Faction represented in the Knesset
- 1951–1959: General Zionists

Personal details
- Born: 3 June 1892 Kuldīga, Russian Empire
- Died: 19 September 1972 (aged 80)

= Ben-Zion Harel =

Israeli doctor and politician

Ben-Zion Harel (בן-ציון הראל; 3 June 1892 – 19 September 1972) was an Israeli doctor and politician, who served as a member of the Knesset for the General Zionists between 1951 and 1959.

==Biography==
Born Ben-Zion Hirshowitz in Kuldīga in the Russian Empire (today in Latvia), Harel was educated at a heder and high school, before moving to Switzerland to attend university. He studied chemistry at the University of Zurich, and medicine at the University of Bern, graduating as a doctor in 1916.
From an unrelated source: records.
`src/hw/rtl/gmdv_pkg.sv`:
```
package gmdv_pkg;

    localparam int FIELD_W              = 7;
    localparam int MAX_VERTICES_DEFAULT = 64;
    localparam logic [FIELD_W-1:0] VERTEX_COUNT_RESET = 7'd64;

    typedef enum logic [1:0] {
        KIND_ADD   = 2'd0,
        KIND_QUERY = 2'd1,
        KIND_CLEAR = 2'd2
    } kind_t;

    typedef enum logic [1:0] {
        ST_IDLE  = 2'd0,
        ST_SCAN  = 2'd1,
        ST_DRAIN = 2'd2,
        ST_DONE  = 2'd3
    } state_t;

    typedef struct packed {
        logic add_en;
        logic clear_en;
        logic shift_en;
    } cell_ctrl_t;

    typedef struct packed {
        logic clear_en;
        logic sample_en;
    } rank_ctrl_t;

endpackage

```
`src/hw/rtl/gmdv_rank.sv`:
```
module gmdv_rank
    import gmdv_pkg::*;
#(
    parameter int NV = MAX_VERTICES_DEFAULT
) (
    input  logic                    clk,
    input  logic                    rst_n,
    input  rank_ctrl_t              ctrl,
    input  logic [NV-1:0]           row,
    input  logic [NV-1:0]           col_mask,
    input  logic [$clog2(NV)-1:0]   row_idx,
    output logic [$clog2(NV+1)-1:0] best_vertex,
    output logic [$clog2(NV+1)-1:0] best_degree
);

    localparam int IW = $clog2(NV);
    localparam int DW = $clog2(NV + 1);

    logic          ok_reg;
    logic [DW-1:0] deg_reg;
    logic [IW-1:0] idx_reg;
    logic [DW-1:0] best_deg_reg;
    logic [DW-1:0] best_deg_next;
    logic [DW-1:0] best_v_reg;
    logic [DW-1:0] best_v_next;

    // first stage: degree of the row at the head of the chain
    always_ff @(posedge clk or negedge rst_n)
    begin
        if (!rst_n)
        begin
            ok_reg <= 1'b0;
        end
        else
        begin
            ok_reg <= ctrl.sample_en;
        end
    end

    always_ff @(posedge clk)
    begin
        deg_reg <= DW'($countones(row & col_mask));
        idx_reg <= row_idx;
    end

    // second stage: keep the first strictly greater degree
    always_comb
    begin
        best_deg_next = best_deg_reg;
        best_v_next   = best_v_reg;
        if (ctrl.clear_en)
        begin
            best_deg_next = '0;
            best_v_next   = '0;
        end
        else if (ok_reg && (deg_reg > best_deg_reg))
        begin
            best_deg_next = deg_reg;
            best_v_next   = DW'(idx_reg) + DW'(1);
        end
    end

    always_ff @(posedge clk or negedge rst_n)
    begin
        if (!rst_n)
        begin
            best_deg_reg <= '0;
            best_v_reg   <= '0;
        end
        else
        begin
            best_deg_reg <= best_deg_next;
            best_v_reg   <= best_v_next;
        end
    end

    assign best_vertex = best_v_reg;
    assign best_degree = best_deg_reg;

endmodule

```
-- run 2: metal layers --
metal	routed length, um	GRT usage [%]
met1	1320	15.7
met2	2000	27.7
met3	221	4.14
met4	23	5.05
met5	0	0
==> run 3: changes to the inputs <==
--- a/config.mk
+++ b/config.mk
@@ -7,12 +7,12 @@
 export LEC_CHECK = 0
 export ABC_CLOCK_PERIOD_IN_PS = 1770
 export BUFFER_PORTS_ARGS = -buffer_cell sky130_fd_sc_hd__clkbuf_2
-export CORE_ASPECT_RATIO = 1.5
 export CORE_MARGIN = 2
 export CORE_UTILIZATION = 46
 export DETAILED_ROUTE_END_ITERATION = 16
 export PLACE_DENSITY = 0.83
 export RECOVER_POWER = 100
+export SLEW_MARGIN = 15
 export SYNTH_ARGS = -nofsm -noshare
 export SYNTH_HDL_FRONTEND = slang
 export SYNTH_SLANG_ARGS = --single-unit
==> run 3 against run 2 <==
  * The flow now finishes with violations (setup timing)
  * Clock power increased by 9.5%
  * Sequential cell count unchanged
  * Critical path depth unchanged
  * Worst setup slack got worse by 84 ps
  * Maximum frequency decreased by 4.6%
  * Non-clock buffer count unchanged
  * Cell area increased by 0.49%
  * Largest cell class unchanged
### src/hdl/lei_pkg.sv
`timescale 1ns / 1ps

package lei_pkg;

  // Coordinate, product and derivative widths
  localparam int CoordW  = 32;
  localparam int MulAW   = 33;
  localparam int MulBW   = 32;
  localparam int ProdW   = 64;
  localparam int DerivW  = 43;
  localparam int AccW    = 42;
  localparam int DtFracW = 24;

  typedef logic signed [CoordW-1:0] coord_t;
  typedef logic signed [MulAW-1:0]  mul_a_t;
  typedef logic signed [MulBW-1:0]  mul_b_t;
  typedef logic signed [ProdW-1:0]  prod_t;

  localparam coord_t OneQ22 = 32'sd4194304;

  localparam prod_t SatMax = 64'sd2147483647;
  localparam prod_t SatMin = -64'sd2147483648;

  // Register indexes of the configuration port
  typedef enum logic [2:0] {
    RegSigma    = 3'd0,
    RegRho      = 3'd1,
    RegBeta     = 3'd2,
    RegTimeStep = 3'd3,
    RegZoom     = 3'd4
  } reg_idx_e;

  // Clamp a wide signed value to the coordinate range
  function automatic coord_t sat_coord(input prod_t v);
    coord_t r;
    if (v > SatMax) begin
      r = coord_t'(SatMax);
    end else if (v < SatMin) begin
      r = coord_t'(SatMin);
    end else begin
      r = coord_t'(v);
    end
    return r;
  endfunction

endpackage

### src/hdl/lei_mul.sv
`timescale 1ns / 1ps

// Shared signed multiplier with a registered product
module lei_mul (
  input  logic            clk_i,
  input  logic            en_i,
  input  lei_pkg::mul_a_t a_i,
  input  lei_pkg::mul_b_t b_i,
  output lei_pkg::prod_t  prod_o
);

  logic signed [lei_pkg::MulAW+lei_pkg::MulBW-1:0] full;
  lei_pkg::prod_t                                  prod_q;

  assign full = a_i * b_i;

  always_ff @(posedge clk_i) begin
    if (en_i) begin
      prod_q <= $signed(full[lei_pkg::ProdW-1:0]);
    end
  end

  assign prod_o = prod_q;

endmodule

### src/hdl/lorenz_euler_integrator.sv
`timescale 1ns / 1ps

// Channel    Dir  Handshake                     Payload
// s_axis     in   s_axis_tvalid/s_axis_tready   tdata[0] restart
// m_axis     out  m_axis_tvalid/m_axis_tready   tdata pos_x, pos_y, pos_z
// cfg        in   cfg_we_i (no wait)            cfg_idx_i, cfg_data_i
//
// A step word and a restart word both go from acceptance to the result
// register through the single shared multiplier, which runs one product per
// cycle through a fixed schedule of 14 (step) or 3 (restart) products. The
// input is taken only while the sequencer is idle. Reset loads the default
// registers and the point (1,1,1). The result register holds a finished
// word while the next one is computed; the sequencer waits on its last step
// when the result register is still full.
module lorenz_euler_integrator (
  input  logic        clk_i,
  input  logic        rst_ni,
  // input stream
  input  logic        s_axis_tvalid,
  output logic        s_axis_tready,
  input  logic [7:0]  s_axis_tdata,   // [0] restart, [7:1] zero
  // output stream
  output logic        m_axis_tvalid,
  input  logic        m_axis_tready,
  output logic [95:0] m_axis_tdata,   // [31:0] pos_x, [63:32] pos_y, [95:64] pos_z
  // configuration
  input  logic        cfg_we_i,
  input  logic [2:0]  cfg_idx_i,
  input  logic [21:0] cfg_data_i
);

  // Schedule: the step value names the product issued in that cycle; the
  // product issued one step earlier is consumed at the same time.
  localparam logic [3:0] StepSigma = 4'd0;
  localparam logic [3:0] StepRho   = 4'd1;
  localparam logic [3:0] StepXz    = 4'd2;
  localparam logic [3:0] StepXy    = 4'd3;
  localparam logic [3:0] StepBeta  = 4'd4;
  localparam logic [3:0] StepDlx   = 4'd5;
  localparam logic [3:0] StepDhx   = 4'd6;
  localparam logic [3:0] StepDly   = 4'd7;
  localparam logic [3:0] StepDhy   = 4'd8;
  localparam logic [3:0] StepDlz   = 4'd9;
  localparam logic [3:0] StepDhz   = 4'd10;
  localparam logic [3:0] StepZoomX = 4'd11;
  localparam logic [3:0] StepZoomY = 4'd12;
  localparam logic [3:0] StepZoomZ = 4'd13;
  localparam logic [3:0] StepOut   = 4'd14;

  typedef enum logic [1:0] {
    StIdle = 2'b01,
    StRun  = 2'b10
  } state_e;

  state_e state_q;
  logic [3:0] step_q;
  logic       restart_q;

  // configuration registers
  logic [20:0] sigma_q;
  logic [21:0] rho_q;
  logic [17:0] beta_q;
  logic [20:0] dt_q;
  logic [11:0] zoom_q;

  // point and intermediates
  lei_pkg::coord_t x_q, y_q, z_q;
  lei_pkg::coord_t zx_q, zy_q;
  logic signed [lei_pkg::DerivW-1:0] dx_q, dy_q, dz_q;
  logic signed [lei_pkg::AccW-1:0]   acc_q;

  logic        out_valid_q;
  logic [95:0] out_q;

  lei_pkg::mul_a_t mul_a;
  lei_pkg::mul_b_t mul_b;
  lei_pkg::prod_t  prod;
  logic            mul_en;
  logic            stall;
  logic            in_acc;
  logic            out_load;
  lei_pkg::coord_t zoom_sat;

  assign s_axis_tready = (state_q == StIdle);
  assign in_acc        = s_axis_tvalid && s_axis_tready;
  assign m_axis_tvalid = out_valid_q;
  assign m_axis_tdata  = out_q;

  // hold the last step while the previous result is still waiting
  assign stall    = (step_q == StepOut) && out_valid_q && !m_axis_tready;
  assign mul_en   = (state_q == StRun) && (step_q != StepOut);
  assign out_load = (state_q == StRun) && (step_q == StepOut) && !stall;

  assign zoom_sat = lei_pkg::sat_coord(prod >>> 8);

  // Operand select for the shared multiplier
  always_comb begin
    mul_a = '0;
    mul_b = '0;
    unique case (step_q)
      StepSigma: begin
        mul_a = lei_pkg::MulAW'(y_q) - lei_pkg::MulAW'(x_q);
        mul_b = lei_pkg::mul_b_t'({11'b0, sigma_q});
      end
      StepRho: begin
        mul_a = lei_pkg::MulAW'(x_q);
        mul_b = lei_pkg::mul_b_t'({10'b0, rho_q});
      end
      StepXz: begin
        mul_a = lei_pkg::MulAW'(x_q);
        mul_b = z_q;
      end
      StepXy: begin
        mul_a = lei_pkg::MulAW'(x_q);
        mul_b = y_q;
      end
      StepBeta: begin
        mul_a = lei_pkg::MulAW'(z_q);
        mul_b = lei_pkg::mul_b_t'({14'b0, beta_q});
      end
      StepDlx: begin
        mul_a = lei_pkg::mul_a_t'({9'b0, dx_q[lei_pkg::DtFracW-1:0]});
        mul_b = lei_pkg::mul_b_t'({11'b0, dt_q});
      end
      StepDhx: begin
        mul_a = lei_pkg::MulAW'(dx_q >>> lei_pkg::DtFracW);
        mul_b = lei_pkg::mul_b_t'({11'b0, dt_q});
      end
      StepDly: begin
        mul_a = lei_pkg::mul_a_t'({9'b0, dy_q[lei_pkg::DtFracW-1:0]});
        mul_b = lei_pkg::mul_b_t'({11'b0, dt_q});
      end
      StepDhy: begin
        mul_a = lei_pkg::MulAW'(dy_q >>> lei_pkg::DtFracW);
        mul_b = lei_pkg::mul_b_t'({11'b0, dt_q});
      end
      StepDlz: begin
        mul_a = lei_pkg::mul_a_t'({9'b0, dz_q[lei_pkg::DtFracW-1:0]});
        mul_b = lei_pkg::mul_b_t'({11'b0, dt_q});
      end
      StepDhz: begin
        mul_a = lei_pkg::MulAW'(dz_q >>> lei_pkg::DtFracW);
        mul_b = lei_pkg::mul_b_t'({11'b0, dt_q});
      end
      StepZoomX: begin
        mul_a = lei_pkg::MulAW'(x_q);
        mul_b = lei_pkg::mul_b_t'({20'b0, zoom_q});
      end
      StepZoomY: begin
        mul_a = lei_pkg::MulAW'(y_q);
        mul_b = lei_pkg::mul_b_t'({20'b0, zoom_q});
      end
      StepZoomZ: begin
        mul_a = lei_pkg::MulAW'(z_q);
        mul_b = lei_pkg::mul_b_t'({20'b0, zoom_q});
      end
      default: begin
        mul_a = '0;
        mul_b = '0;
      end
    endcase
  end

  lei_mul u_mul (
    .clk_i  (clk_i),
    .en_i   (mul_en),
    .a_i    (mul_a),
    .b_i    (mul_b),
    .prod_o (prod)
  );

  // Sequencer and configuration
  always_ff @(posedge clk_i or negedge rst_ni) begin
    if (!rst_ni) begin
      state_q     <= StIdle;
      step_q      <= StepSigma;
      restart_q   <= 1'b0;
      out_valid_q <= 1'b0;
      sigma_q     <= 21'd655360;
      rho_q       <= 22'd1835008;
      beta_q      <= 18'd174762;
      dt_q        <= 21'd167772;
      zoom_q      <= 12'd1280;
      x_q         <= lei_pkg::OneQ22;
      y_q         <= lei_pkg::OneQ22;
      z_q         <= lei_pkg::OneQ22;
    end else begin
      if (out_load) begin
        out_valid_q <= 1'b1;
      end else if (m_axis_tvalid && m_axis_tready) begin
        out_valid_q <= 1'b0;
      end

      if (cfg_we_i) begin
        unique case (lei_pkg::reg_idx_e'(cfg_idx_i))
          lei_pkg::RegSigma:    sigma_q <= cfg_data_i[20:0];
          lei_pkg::RegRho:      rho_q   <= cfg_data_i;
          lei_pkg::RegBeta:     beta_q  <= cfg_data_i[17:0];
          lei_pkg::RegTimeStep: dt_q    <= cfg_data_i[20:0];
          lei_pkg::RegZoom:     zoom_q  <= cfg_data_i[11:0];
          default: ;  // drop writes to unknown indexes
        endcase
      end

      unique case (state_q)
        StIdle: begin
          if (in_acc) begin
            state_q   <= StRun;
            restart_q <= s_axis_tdata[0];
            if (s_axis_tdata[0]) begin
              // reload the start point and go straight to the zoom products
              x_q    <= lei_pkg::OneQ22;
              y_q    <= lei_pkg::OneQ22;
              z_q    <= lei_pkg::OneQ22;
              step_q <= StepZoomX;
            end else begin
              step_q <= StepSigma;
            end
          end
        end
        StRun: begin
          if (!stall) begin
            // apply the new coordinates once their delta is complete
            if (step_q == StepDhy) begin
              x_q <= lei_pkg::sat_coord(lei_pkg::ProdW'(x_q) + lei_pkg::ProdW'(acc_q));
            end
            if (step_q == StepDhz) begin
              y_q <= lei_pkg::sat_coord(lei_pkg::ProdW'(y_q) + lei_pkg::ProdW'(acc_q));
            end
            if (step_q == StepZoomY && !restart_q) begin
              z_q <= lei_pkg::sat_coord(lei_pkg::ProdW'(z_q) + lei_pkg::ProdW'(acc_q));
            end
            if (step_q == StepOut) begin
              state_q <= StIdle;
              out_q   <= {zoom_sat, zy_q, zx_q};
            end else begin
              step_q <= step_q + 4'd1;
            end
          end
        end
        default: state_q <= StIdle;
      endcase
    end
  end

  // Datapath: consume the product issued one step earlier
  always_ff @(posedge clk_i) begin
    if (state_q == StRun && !stall) begin
      unique case (step_q)
        StepRho:   dx_q  <= lei_pkg::DerivW'(prod >>> 16);
        StepXz:    dy_q  <= lei_pkg::DerivW'(prod >>> 16) - lei_pkg::DerivW'(y_q);
        StepXy:    dy_q  <= dy_q - lei_pkg::DerivW'(prod >>> 22);
        StepBeta:  dz_q  <= lei_pkg::DerivW'(prod >>> 22);
        StepDlx:   dz_q  <= dz_q - lei_pkg::DerivW'(prod >>> 16);
        StepDhx:   acc_q <= lei_pkg::AccW'(prod >>> lei_pkg::DtFracW);
        StepDly:   acc_q <= acc_q + lei_pkg::AccW'(prod);
        StepDhy:   acc_q <= lei_pkg::AccW'(prod >>> lei_pkg::DtFracW);
        StepDlz:   acc_q <= acc_q + lei_pkg::AccW'(prod);
        StepDhz:   acc_q <= lei_pkg::AccW'(prod >>> lei_pkg::DtFracW);
        StepZoomX: acc_q <= acc_q + lei_pkg::AccW'(prod);
        StepZoomY: zx_q  <= zoom_sat;
        StepZoomZ: zy_q  <= zoom_sat;
        default: ;  // first issue and output load consume nothing here
      endcase
    end
  end

endmodule
File: src/design/rdt_pkg.sv
`timescale 1ns / 1ps
// ----------------------------------------------------------------------------
// rdt_pkg
// shared types and constants of the refcounted descriptor table
// ----------------------------------------------------------------------------
package rdt_pkg;

  // fixed port widths
  localparam int unsigned DESC_PORT_W = 8;
  localparam int unsigned FLAGS_W     = 32;
  localparam int unsigned HASH_PORT_W = 64;
  localparam int unsigned NARROW_W    = 7;

  // free slot search works on groups of this many slots
  localparam int unsigned FS_GRP   = 16;
  localparam int unsigned FS_GRP_W = 4;

  typedef enum logic [2:0] {
    ACT_OPEN   = 3'd0,
    ACT_DUP    = 3'd1,
    ACT_FIND   = 3'd2,
    ACT_SET_EC = 3'd3,
    ACT_CLOSE  = 3'd4
  } action_e;

  typedef enum logic [1:0] {
    ST_OK        = 2'd0,
    ST_BAD_DESC  = 2'd1,
    ST_OPEN_BUSY = 2'd2,
    ST_DUP_BUSY  = 2'd3
  } status_e;

  typedef enum logic [1:0] {
    S_IDLE = 2'd0,
    S_DESC = 2'd1,
    S_EXEC = 2'd2
  } state_e;

endpackage

File: src/design/rdt_free_search.sv
`timescale 1ns / 1ps
// ----------------------------------------------------------------------------
// rdt_free_search
// lowest free slot from 1 upward, two-level registered priority search
// ----------------------------------------------------------------------------
module rdt_free_search import rdt_pkg::*; #(
  parameter int unsigned NUM_FDS = 64,
  parameter int unsigned SLOT_W  = 7,
  localparam int unsigned NUM_SLOTS = NUM_FDS + 1,
  localparam int unsigned NGRP      = (NUM_SLOTS + FS_GRP - 1) / FS_GRP,
  localparam int unsigned GW        = (NGRP > 1) ? $clog2(NGRP) : 1,
  localparam int unsigned PADW      = NGRP * FS_GRP
) (
  input  logic                 clk_i,
  input  logic [NUM_SLOTS-1:0] busy_i,
  output logic [SLOT_W-1:0]    free_slot_o,
  output logic                 free_found_o
);

  logic [PADW+NUM_SLOTS-1:0] free_wide;
  logic [PADW-1:0]           free_pad;
  logic [NGRP-1:0]           grp_any_q;
  logic [FS_GRP_W-1:0]       grp_idx_q [NGRP];
  logic [NGRP-1:0]           grp_low;
  logic [GW+FS_GRP_W-1:0]    sel;
  logic [GW+FS_GRP_W+SLOT_W-1:0] sel_wide;

  // slot 0 is never handed out; padding slots count as taken
  assign free_wide = {{PADW{1'b0}}, ~busy_i[NUM_SLOTS-1:1], 1'b0};
  assign free_pad  = free_wide[PADW-1:0];

  // first level: per group any-free flag and lowest free position
  always_ff @(posedge clk_i) begin
    for (int g = 0; g < NGRP; g++) begin
      logic [FS_GRP-1:0]   grp;
      logic [FS_GRP-1:0]   low;
      logic [FS_GRP_W-1:0] idx;
      grp = free_pad[g*FS_GRP +: FS_GRP];
      low = grp & (~grp + FS_GRP'(1));
      idx = '0;
      for (int i = 0; i < FS_GRP; i++) begin
        if (low[i]) begin
          idx = idx | FS_GRP_W'(i);
        end
      end
      grp_any_q[g] <= |grp;
      grp_idx_q[g] <= idx;
    end
  end

  // second level: lowest group with a free slot
  assign grp_low = grp_any_q & (~grp_any_q + NGRP'(1));

  always_comb begin
    sel = '0;
    for (int g = 0; g < NGRP; g++) begin
      if (grp_low[g]) begin
        sel = sel | {GW'(g), grp_idx_q[g]};
      end
    end
  end

  assign sel_wide     = {{SLOT_W{1'b0}}, sel};
  assign free_slot_o  = sel_wide[SLOT_W-1:0];
  assign free_found_o = |grp_any_q;

endmodule

File: config.mk
export PLATFORM = sky130hd
export DESIGN_NAME = rdt_free_search
export DESIGN_NICKNAME = d
export VERILOG_FILES = /design/src/design/rdt_pkg.sv /design/src/design/rdt_free_search.sv
export SDC_FILE = /design/constraint.sdc
export NUM_CORES = 1
export LEC_CHECK = 0
export BUFFER_PORTS_ARGS = -buffer_cell sky130_fd_sc_hd__buf_4
export CAP_MARGIN = 10
export CORE_MARGIN = 4
export CORE_UTILIZATION = 45
export DETAILED_ROUTE_END_ITERATION = 7
export PLACE_DENSITY = 0.82
export SLEW_MARGIN = 10
export SYNTH_ARGS = -nofsm -noshare
export SYNTH_HDL_FRONTEND = slang
export SYNTH_SLANG_ARGS = --single-unit
File: constraint.sdc
create_clock -name clk_i -period 1.55 [get_ports clk_i]
set_clock_uncertainty 0.05 [all_clocks]
set_input_delay 0.0775 -clock clk_i [delete_from_list [all_inputs] [get_ports clk_i]]
set_output_delay 0.0775 -clock clk_i [all_outputs]
set_load 0.01 [all_outputs]
==> results by group <==
Worst setup path
  • CP peak stage delay: 350 ps
  • Arrival @ worst endpoint: 1380 ps
  • CP startpoint kind: flip-flop
  • CP Class: flip-flop to primary output
  • CP endpoint kind: primary output
  • Slowest cell on the critical path: dfxtp_2
  • CP max FO: 5
  • Crit-path cells: nor3_4, and2_4, a22oi_1, o21ai_1, buf_4
  • Worst path bufs/invs: 1
  • Worst path required time: 1420 ps
  • Crit-path leading delay family: simple AND/OR/NAND/NOR gates

Layout
  • Nets: 328
  • Final cell count without fillers: 291
  • Share of layout cells above drive strength 1: 0.330
  • Fillcell total: 173
  • Commonest non-fill, non-tap cell in the layout: buf_4
  • Most frequent cells in the layout: buf_4, nand2_1, dfxtp_1
  • ANT cells: 0
  • Area grow syn2layout: 60.8%

Pwr
  • Clock power share: 0.233
  • Comb power frac: 0.263
  • Switching share of power: 0.260
  • VDD IR max: 0.000735 V
  • Seq pwr share: 0.504
  • Net Sw Power: 291 µW
  • PD cells: 554 nW/µm²
  • Internal power: 827 µW
  • Static Leak: 0.000929 µW

Timing
  • Crit share post-route: 0.973
  • Hold Vio Cnt, Final: 1
  • Max Slew Vio Count: 0
  • F_max: 663 MHz
  • Worst slew pin tran: 305 ps
  • Slew HR: 0.795
  • Setup violators final: 0
  • RSZ-0062 raised after global routing: true
  • Worst hold slack: -3.38 ps
  • Min Tclk post-route: 1510 ps

Synth
  • Mapped cell area: 1250 µm²
  • Syn avg cell area: 7.30 µm²
  • Post-synthesis cell type count: 35
  • Synth area leader: dfxtp_1
  • Yosys warnings: 0
  • #FFs+latches synth: 21
  • Top FF cell, synth: dfxtp_1
  • Top cells by area, synth: dfxtp_1, nand2_1, nand4_1, o21ai_0, nand3_1
  • Post-synth top area share: 0.335
  • FFs w/ async S/R, synth: 0
  • Net count after synthesis: 238
  • Register area share after synthesis: 0.335
  • EDFF count, synth: 0
  • Synth Instances: 172

Detailed routing
  • Initial detailed-routing violation count: 177
  • Routed wire length: 4040 µm
  • DRT antenna net count: 0
  • Routed vias/inst: 5.73
  • Vias: 1667
  • Number of remaining DRC errors: 0
  • Mean routed wirelength per cell: 13.9 µm
  • Drt first pass iters: 4

Min path
  • Hold Path Class: input pin to flip-flop

Clocking
  • Num CTS Buffers: 3
  • Clock-pin transition on the worst setup and hold timing paths: 110 ps
  • CTS tree: yes
  • Bufs on Longest Clock Path: 2
  • Root Buffer: clkbuf_4
  • Clk sinks: 21
  • H-tree Lvls: 1

Place
  • HPWL after DPL: 3320 µm
  • GPL Wtd Cong: 0.802
  • Placed Cells: 273
  • Port buffer count: 72

Die
  • Initial core utilization: 0.489
  • Die width: 60.8 µm
  • Die ar.: 3700 µm²
  • Die Span Y: 60.8 µm
  • Core ar.: 2570 µm²
  • Row count: 18
  • Top-level port count: 74

Global route
  • Initial antenna violation count: 0
  • Largest net degree at the start of global routing: 13
  • Vias in the first global route: 1580
  • First-pass GRT wire length: 6310 µm
  • GRT Total Usage: 0.219
  • Congestion Overflow GR: 0

Flow run
  • Max_cap viols: 0

Run status
  • Failing checks: hold timing
  • Outcome: finished with violations
-- worst paths after layout --
path / start / cells after the start / to / slack, ps
setup / recovery: grp_any_q[0] / 5 / free_slot_o[3] / 40
hold / removal: busy_i[33] / 2 / grp_idx_q[0][9] / -3
-- synthesized netlist by cell type (2+ instances only) --
cell	count
a21boi_0	4
a21o_1	2
a21oi_1	3
a22oi_1	8
a311oi_1	2
a31oi_1	4
and3_1	2
dfxtp_1	21
inv_1	13
nand2_1	26
nand2b_1	4
nand3_1	13
nand4_1	12
nand4b_1	4
nor2_1	14
nor3_1	4
o211ai_1	4
o21ai_0	15
-- power by group through the flow --
| stage | registers (µW) | logic, µW | clock network [µW] |
|---|---|---|---|
| 6_report | 564 | 294 | 260 |
| 5_1_grt | 565 | 325 | 279 |
| 4_1_cts | 564 | 291 | 261 |
| 3_5_place_dp | 578 | 267 | 0 |
| 3_3_place_gp | 577 | 253 | 0 |
| 2_1_floorplan | 574 | 81.0 | 0 |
In 1921 he emigrated to Mandatory Palestine, and from 1922 until 1934 worked as a doctor in kibbutz Ein Harod. He established and served as director of the Jezreel Valley central hospital, and was the head doctor at Kupat Holim in the north of the country. In 1935 he became chairman of the Land of Israel Physicians Association, and the following year helped establish Assuta hospital in Tel Aviv.

Between 1940 and 1941 he was placed in charge of Emergency Health Affairs by the Jewish National Council. Following independence in 1948, he served as director general of the Ministry of Health until 1950, also helping to establish Elisha Hospital in Haifa. Prior to the 1951 Knesset elections he was placed tenth on the General Zionists list, and was elected as the party won 20 seats. He was re-elected in 1955, but did not stand for the party in the 1959 elections. He died in 1972 at the age of 80.